→ **The data**:

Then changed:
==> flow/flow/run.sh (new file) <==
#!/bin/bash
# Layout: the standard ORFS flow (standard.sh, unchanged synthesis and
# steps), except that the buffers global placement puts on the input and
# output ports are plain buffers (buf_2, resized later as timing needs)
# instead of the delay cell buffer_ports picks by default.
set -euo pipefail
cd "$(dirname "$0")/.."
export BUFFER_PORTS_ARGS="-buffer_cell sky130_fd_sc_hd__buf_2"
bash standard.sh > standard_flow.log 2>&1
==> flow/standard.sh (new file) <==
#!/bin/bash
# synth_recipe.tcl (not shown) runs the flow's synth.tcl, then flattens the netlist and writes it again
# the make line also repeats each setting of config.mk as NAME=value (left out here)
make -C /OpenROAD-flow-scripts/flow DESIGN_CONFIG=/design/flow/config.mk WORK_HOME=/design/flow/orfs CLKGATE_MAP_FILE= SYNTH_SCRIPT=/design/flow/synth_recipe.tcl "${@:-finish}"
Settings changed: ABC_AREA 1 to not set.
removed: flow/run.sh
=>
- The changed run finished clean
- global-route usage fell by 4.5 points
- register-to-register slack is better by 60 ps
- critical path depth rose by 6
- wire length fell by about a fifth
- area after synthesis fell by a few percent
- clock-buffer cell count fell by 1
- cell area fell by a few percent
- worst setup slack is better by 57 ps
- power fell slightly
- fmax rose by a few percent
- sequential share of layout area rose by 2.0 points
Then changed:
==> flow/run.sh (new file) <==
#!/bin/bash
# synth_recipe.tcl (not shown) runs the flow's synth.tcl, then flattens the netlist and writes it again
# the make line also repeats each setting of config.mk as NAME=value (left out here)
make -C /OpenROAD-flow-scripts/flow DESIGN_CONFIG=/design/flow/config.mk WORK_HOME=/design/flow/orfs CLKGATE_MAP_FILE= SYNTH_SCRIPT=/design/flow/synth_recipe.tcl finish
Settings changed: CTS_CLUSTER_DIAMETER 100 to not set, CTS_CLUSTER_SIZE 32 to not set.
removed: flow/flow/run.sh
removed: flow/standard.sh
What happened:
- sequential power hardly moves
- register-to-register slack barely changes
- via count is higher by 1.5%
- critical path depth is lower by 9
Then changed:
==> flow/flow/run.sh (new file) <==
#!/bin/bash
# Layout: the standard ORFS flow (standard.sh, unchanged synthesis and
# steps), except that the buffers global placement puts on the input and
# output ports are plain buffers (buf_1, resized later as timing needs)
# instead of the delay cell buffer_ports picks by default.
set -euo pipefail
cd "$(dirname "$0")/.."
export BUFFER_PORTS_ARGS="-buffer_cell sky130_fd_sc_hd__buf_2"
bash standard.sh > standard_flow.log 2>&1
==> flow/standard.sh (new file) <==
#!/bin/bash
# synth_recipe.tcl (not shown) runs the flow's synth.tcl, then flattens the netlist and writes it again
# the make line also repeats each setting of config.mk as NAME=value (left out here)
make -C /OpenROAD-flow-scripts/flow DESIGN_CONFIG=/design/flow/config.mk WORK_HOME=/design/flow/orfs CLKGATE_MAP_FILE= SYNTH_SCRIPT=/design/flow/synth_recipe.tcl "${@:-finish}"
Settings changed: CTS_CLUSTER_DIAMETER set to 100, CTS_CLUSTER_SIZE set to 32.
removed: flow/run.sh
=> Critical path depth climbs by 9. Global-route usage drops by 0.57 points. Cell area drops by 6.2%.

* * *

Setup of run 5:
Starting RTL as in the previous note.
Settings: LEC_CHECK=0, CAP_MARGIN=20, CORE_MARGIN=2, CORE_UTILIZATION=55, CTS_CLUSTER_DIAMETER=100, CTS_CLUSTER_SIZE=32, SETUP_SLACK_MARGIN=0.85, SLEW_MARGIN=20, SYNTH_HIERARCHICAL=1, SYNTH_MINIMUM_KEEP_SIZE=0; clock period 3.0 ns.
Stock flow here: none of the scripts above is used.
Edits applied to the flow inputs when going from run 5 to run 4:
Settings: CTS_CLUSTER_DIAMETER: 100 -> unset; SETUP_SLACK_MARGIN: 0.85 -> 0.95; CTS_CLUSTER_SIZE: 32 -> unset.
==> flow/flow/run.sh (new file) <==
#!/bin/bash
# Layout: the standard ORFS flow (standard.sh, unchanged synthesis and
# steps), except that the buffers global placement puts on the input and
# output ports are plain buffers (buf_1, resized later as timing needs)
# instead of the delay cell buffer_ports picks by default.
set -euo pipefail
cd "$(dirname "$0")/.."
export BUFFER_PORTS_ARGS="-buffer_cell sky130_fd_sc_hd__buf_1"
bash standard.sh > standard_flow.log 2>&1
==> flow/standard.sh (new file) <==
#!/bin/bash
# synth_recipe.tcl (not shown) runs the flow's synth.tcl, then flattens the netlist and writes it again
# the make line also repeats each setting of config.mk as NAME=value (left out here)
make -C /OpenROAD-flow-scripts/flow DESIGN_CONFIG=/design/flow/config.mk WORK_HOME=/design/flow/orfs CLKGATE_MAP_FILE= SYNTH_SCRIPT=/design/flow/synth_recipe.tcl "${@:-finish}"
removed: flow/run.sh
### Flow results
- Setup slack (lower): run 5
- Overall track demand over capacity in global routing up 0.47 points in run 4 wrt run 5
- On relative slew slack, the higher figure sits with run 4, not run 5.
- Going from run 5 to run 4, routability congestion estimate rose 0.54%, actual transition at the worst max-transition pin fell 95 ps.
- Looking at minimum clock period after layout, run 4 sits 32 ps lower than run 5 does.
...
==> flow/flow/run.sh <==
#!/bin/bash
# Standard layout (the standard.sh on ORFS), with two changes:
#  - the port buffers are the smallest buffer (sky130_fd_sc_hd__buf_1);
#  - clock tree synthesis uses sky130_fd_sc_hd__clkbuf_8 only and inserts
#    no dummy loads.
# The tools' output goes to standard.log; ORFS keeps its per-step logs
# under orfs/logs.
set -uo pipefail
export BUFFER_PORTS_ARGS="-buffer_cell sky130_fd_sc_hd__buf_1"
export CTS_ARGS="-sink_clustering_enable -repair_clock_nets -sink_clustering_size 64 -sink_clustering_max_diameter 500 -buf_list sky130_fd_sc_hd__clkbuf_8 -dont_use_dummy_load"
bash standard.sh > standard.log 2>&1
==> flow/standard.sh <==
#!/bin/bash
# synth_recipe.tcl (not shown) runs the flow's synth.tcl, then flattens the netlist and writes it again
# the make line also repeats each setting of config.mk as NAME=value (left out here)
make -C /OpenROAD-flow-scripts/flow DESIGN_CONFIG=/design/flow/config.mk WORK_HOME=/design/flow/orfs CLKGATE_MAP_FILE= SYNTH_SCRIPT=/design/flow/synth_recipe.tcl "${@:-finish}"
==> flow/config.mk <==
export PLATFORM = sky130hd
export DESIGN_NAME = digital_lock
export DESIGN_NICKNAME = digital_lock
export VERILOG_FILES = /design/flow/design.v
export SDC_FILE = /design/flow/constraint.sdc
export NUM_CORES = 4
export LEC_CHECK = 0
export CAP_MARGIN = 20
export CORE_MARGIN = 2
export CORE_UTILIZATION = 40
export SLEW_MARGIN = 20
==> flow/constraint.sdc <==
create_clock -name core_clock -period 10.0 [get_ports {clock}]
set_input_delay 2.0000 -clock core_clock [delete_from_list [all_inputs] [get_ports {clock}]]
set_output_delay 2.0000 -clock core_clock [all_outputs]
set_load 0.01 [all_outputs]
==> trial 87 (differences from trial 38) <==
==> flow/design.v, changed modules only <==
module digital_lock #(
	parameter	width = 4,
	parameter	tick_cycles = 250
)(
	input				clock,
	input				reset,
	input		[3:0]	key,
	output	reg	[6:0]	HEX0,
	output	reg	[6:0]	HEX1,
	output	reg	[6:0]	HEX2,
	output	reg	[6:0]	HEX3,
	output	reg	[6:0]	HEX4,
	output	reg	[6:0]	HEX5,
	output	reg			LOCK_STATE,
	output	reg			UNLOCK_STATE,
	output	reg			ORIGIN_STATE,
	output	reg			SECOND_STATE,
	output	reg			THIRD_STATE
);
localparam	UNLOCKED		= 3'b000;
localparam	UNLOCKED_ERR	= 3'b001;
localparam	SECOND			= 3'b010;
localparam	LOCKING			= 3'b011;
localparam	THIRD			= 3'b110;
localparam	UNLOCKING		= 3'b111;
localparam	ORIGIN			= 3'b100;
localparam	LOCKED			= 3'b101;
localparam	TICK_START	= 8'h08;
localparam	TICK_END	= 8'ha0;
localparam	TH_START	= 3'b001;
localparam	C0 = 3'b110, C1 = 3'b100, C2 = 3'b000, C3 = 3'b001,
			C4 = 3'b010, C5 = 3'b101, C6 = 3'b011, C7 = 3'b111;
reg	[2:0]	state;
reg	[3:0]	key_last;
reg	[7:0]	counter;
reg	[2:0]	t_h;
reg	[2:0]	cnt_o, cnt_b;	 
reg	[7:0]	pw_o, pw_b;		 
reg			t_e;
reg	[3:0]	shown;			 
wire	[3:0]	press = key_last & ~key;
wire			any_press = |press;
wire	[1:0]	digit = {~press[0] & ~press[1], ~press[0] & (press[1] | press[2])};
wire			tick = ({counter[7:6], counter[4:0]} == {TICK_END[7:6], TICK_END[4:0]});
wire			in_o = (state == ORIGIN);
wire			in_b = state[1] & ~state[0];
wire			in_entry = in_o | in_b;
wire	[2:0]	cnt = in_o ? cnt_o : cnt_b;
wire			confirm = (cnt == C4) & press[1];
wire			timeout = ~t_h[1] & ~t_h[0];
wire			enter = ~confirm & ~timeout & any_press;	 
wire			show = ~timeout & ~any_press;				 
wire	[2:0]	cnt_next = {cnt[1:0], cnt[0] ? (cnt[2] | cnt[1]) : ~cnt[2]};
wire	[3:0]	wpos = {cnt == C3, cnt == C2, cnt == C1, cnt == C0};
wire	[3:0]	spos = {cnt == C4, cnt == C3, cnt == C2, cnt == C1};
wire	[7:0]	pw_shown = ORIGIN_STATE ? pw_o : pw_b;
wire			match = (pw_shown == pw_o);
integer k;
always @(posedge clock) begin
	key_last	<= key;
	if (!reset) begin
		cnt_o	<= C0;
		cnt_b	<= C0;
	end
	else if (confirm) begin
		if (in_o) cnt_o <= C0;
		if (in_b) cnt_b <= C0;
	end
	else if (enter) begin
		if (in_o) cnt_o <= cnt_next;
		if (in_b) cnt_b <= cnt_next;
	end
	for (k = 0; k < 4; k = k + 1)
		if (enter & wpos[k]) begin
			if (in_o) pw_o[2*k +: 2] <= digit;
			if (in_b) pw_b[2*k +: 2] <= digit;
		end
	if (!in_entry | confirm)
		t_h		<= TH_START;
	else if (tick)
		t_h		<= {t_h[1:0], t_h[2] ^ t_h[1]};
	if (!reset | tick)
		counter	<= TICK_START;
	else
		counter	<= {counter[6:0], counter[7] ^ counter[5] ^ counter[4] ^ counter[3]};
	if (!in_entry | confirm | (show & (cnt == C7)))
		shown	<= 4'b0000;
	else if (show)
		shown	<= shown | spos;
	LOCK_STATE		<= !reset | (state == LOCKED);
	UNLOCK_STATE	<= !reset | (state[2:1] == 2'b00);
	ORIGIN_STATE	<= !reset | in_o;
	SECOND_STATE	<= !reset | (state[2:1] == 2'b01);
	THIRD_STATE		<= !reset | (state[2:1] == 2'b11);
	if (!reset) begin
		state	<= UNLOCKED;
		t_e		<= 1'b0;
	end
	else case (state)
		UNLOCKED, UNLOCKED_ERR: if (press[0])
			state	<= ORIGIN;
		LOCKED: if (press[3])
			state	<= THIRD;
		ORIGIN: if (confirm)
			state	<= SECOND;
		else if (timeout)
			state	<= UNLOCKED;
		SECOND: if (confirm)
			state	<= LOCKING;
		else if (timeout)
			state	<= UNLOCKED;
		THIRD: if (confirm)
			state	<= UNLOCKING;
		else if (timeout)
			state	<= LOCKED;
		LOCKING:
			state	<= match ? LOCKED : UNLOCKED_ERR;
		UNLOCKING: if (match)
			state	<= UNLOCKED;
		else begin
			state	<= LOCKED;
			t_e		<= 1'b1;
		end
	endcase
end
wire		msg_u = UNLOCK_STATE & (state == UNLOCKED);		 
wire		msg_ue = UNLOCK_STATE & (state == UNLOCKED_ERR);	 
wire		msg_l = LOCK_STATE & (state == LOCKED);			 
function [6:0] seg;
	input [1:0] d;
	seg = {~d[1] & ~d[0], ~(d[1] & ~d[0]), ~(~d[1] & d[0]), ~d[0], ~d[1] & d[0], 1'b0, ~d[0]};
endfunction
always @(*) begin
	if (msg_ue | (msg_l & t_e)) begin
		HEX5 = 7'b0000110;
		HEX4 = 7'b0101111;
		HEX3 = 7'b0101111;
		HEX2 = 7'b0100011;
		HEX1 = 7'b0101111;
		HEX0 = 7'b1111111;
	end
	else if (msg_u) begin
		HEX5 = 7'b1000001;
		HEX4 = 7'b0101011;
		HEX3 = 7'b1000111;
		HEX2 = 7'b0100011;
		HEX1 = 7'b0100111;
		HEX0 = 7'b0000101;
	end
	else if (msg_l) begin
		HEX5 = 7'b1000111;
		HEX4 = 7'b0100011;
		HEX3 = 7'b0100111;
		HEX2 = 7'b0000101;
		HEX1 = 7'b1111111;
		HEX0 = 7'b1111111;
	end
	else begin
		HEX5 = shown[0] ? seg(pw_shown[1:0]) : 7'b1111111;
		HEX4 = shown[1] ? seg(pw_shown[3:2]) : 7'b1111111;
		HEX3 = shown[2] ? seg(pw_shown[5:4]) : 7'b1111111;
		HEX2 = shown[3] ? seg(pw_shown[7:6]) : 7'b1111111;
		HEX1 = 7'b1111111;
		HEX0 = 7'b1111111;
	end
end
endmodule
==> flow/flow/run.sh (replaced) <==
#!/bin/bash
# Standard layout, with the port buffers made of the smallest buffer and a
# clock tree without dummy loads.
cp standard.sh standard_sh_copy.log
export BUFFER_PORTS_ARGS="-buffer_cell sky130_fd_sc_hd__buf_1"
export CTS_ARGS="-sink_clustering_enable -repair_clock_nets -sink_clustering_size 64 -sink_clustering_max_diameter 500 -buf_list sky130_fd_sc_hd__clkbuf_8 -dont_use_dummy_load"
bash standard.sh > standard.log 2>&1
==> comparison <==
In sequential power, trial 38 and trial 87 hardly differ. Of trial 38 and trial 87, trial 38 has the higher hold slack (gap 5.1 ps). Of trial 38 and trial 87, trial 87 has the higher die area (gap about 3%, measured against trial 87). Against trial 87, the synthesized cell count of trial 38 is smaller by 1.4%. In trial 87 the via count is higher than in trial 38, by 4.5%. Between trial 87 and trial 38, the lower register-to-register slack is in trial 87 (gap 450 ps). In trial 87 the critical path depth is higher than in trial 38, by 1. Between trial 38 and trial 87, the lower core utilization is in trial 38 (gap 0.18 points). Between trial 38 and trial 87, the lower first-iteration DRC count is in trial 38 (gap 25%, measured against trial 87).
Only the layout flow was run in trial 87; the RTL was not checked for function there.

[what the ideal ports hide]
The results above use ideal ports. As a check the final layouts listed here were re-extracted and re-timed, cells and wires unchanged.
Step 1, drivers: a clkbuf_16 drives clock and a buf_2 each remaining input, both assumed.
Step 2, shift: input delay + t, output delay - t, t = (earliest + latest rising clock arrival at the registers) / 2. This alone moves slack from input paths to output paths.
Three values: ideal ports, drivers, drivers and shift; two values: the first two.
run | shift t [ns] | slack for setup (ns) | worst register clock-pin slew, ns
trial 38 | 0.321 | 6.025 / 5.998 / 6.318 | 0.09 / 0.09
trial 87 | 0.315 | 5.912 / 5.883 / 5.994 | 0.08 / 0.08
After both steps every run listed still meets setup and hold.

→ **What the task requires**:
Check every line above for the string "wpos", and copy the ones that have it.

→ **Response**:
wire	[3:0]	wpos = {cnt == C3, cnt == C2, cnt == C1, cnt == C0};
		if (enter & wpos[k]) begin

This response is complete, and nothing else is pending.